Le gote della Pastorella scalza s’imporporano d’una leggera rabbia: “Ma quale politica e politica! A te ti va solo di pestarmi i piedi, diciamo le cose come stanno”.
“Anche se fosse, il fatto è che sempre di politica si tratta”.
“Più che un testone sei un buffone, altro che Re!”
Il pastore non se la prende, dà invece in una cavernosa risata che riecheggia per monti e valli e che arriva fino all’orecchio della Stregaccia, che stava dormendo nella sua grotta con la testa poggiata su una bella pietra dura vecchia di migliaia di anni. Si sveglia e in un momento è pronta a strepitare e a minacciare malie, quando s’accorge che la risata che le trafora i timpani ha qualcosa di strano.
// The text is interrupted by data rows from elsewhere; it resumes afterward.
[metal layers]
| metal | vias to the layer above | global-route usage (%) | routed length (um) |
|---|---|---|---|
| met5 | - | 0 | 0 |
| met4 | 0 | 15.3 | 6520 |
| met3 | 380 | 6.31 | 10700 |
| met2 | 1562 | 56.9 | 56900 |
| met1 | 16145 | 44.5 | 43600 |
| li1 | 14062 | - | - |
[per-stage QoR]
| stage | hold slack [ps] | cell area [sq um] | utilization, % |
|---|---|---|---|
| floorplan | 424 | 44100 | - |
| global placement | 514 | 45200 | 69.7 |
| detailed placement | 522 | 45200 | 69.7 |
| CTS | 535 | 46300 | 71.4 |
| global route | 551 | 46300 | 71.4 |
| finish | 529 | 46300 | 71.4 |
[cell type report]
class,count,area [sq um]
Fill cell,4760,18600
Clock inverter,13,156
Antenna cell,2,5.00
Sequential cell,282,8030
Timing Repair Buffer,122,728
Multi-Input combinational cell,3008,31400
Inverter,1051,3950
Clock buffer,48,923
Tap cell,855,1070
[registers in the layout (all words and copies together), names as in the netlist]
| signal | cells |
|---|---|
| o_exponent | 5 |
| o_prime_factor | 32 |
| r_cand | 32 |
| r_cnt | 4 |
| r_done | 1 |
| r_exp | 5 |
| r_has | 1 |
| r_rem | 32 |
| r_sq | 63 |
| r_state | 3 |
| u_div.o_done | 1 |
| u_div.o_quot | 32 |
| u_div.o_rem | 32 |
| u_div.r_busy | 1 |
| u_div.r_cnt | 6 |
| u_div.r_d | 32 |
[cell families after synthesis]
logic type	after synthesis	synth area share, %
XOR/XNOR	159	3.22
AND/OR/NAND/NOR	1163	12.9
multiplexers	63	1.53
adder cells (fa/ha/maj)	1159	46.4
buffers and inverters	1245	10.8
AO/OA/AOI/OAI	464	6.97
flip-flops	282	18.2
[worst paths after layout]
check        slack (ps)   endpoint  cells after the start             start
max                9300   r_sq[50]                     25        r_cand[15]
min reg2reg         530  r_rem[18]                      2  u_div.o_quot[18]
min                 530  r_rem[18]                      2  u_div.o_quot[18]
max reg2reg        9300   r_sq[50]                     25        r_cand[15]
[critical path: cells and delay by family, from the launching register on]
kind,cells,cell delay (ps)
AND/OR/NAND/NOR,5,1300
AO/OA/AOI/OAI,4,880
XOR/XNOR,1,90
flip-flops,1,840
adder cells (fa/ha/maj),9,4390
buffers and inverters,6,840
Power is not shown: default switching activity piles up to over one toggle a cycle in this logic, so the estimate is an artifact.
### src/design/u8u16_pkg.sv
// ----------------------------------------------------------------------------
// UTF-8 to UTF-16 transcoder package
// Shared payload types, job codes and constants for the transcoder blocks.
// ----------------------------------------------------------------------------
package u8u16_pkg;

	typedef struct packed {
		logic [7:0] in_byte;
		logic       end_of_string;
	} in_item_t;

	typedef struct packed {
		logic [15:0] code_unit;
		logic        error;
		logic        last;
	} out_item_t;

	localparam logic [1:0] JOB_UNIT  = 2'd0;
	localparam logic [1:0] JOB_PAIR  = 2'd1;
	localparam logic [1:0] JOB_ERROR = 2'd2;

	typedef struct packed {
		logic [1:0]  kind;
		logic [19:0] value;
		logic        last;
	} job_t;

	typedef struct packed {
		logic full;
		logic empty;
	} queue_status_t;

	localparam int QUEUE_DEPTH = 4;
	localparam int QUEUE_PTR_W = $clog2(QUEUE_DEPTH);
	localparam int QUEUE_CNT_W = $clog2(QUEUE_DEPTH + 1);

	localparam int CP_W = 31;

	localparam logic [CP_W-1:0] BMP_MAX    = 31'h0000FFFF;
	localparam logic [CP_W-1:0] PAIR_MAX   = 31'h000EFFFF;
	localparam logic [15:0]     HIGH_BASE  = 16'hD800;
	localparam logic [15:0]     LOW_BASE   = 16'hDC00;
	localparam logic [15:0]     HIGH_ADJ   = 16'h0040;
	localparam logic [7:0]      LEAD_MAX   = 8'hFD;
	localparam logic [7:0]      CONT_MAX   = 8'hBF;

endpackage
Non è del Re, cioè non è soltanto sua. La strega strabuzza gli occhi cisposi. Non capisce. Esce dunque dalla sua grotta e segue l’eco della risata.
Quando la Stregaccia arriva sul posto lo spettacolo che le si para davanti agli occhi, poco ci manca, che le provochi un coccolone. Quello scorbutico del Re se la ride della grossa seduto a gambe incrociate sull’erba tenendo in braccio Viola, che si diverte a tirargli la barba e a ridere. La risata cristallina della bimba piccina si mischia a quella più gutturale del pastore barbuto. Viola gli racconta chissà quali favole, con tutta probabilità quelle favole che per tanti giorni ha immaginato puntando gli occhietti voraci al cielo. Pecorelle e caprette, oramai non più timorose, brucano in santa pace intorno ai due personaggi, mentre Halcol un po’ geloso della nuova amicizia della sua padroncina non disdegna di fingersi offeso scuotendo ora la testolina ora il sederino pizzuto. Seppur a malincuore la Stregaccia depone le armi, cioè il bastone nodoso di frassino che intendeva rompere sulla testaccia del Re. Poi anche lei si unisce al coro delle risa con la sua vocetta stridula.

Chi oggi va a trovare la Pastorella scalza prima incontrerà nel suo giardino un tipo alquanto strano che armato di falcetti e forcone cura le piante al pari d’un perfetto giardiniere. Un tempo era conosciuto per essere il Re degli Orsi, e ancor oggi è un Re però estraneo alla politica, con la testa spesso persa fra le nuvole. Viola si diverte insieme al Re a inventare storie e filastrocche, che in un secondo momento mettono per iscritto sul loro diario, il Grande Libro Mastro. Qualche volta la Stregaccia viene invitata a cenare insieme a loro e tutti insieme ridono e brindano alla vita non senza aver prima pregato e ringraziato come si conviene il Signore Iddio.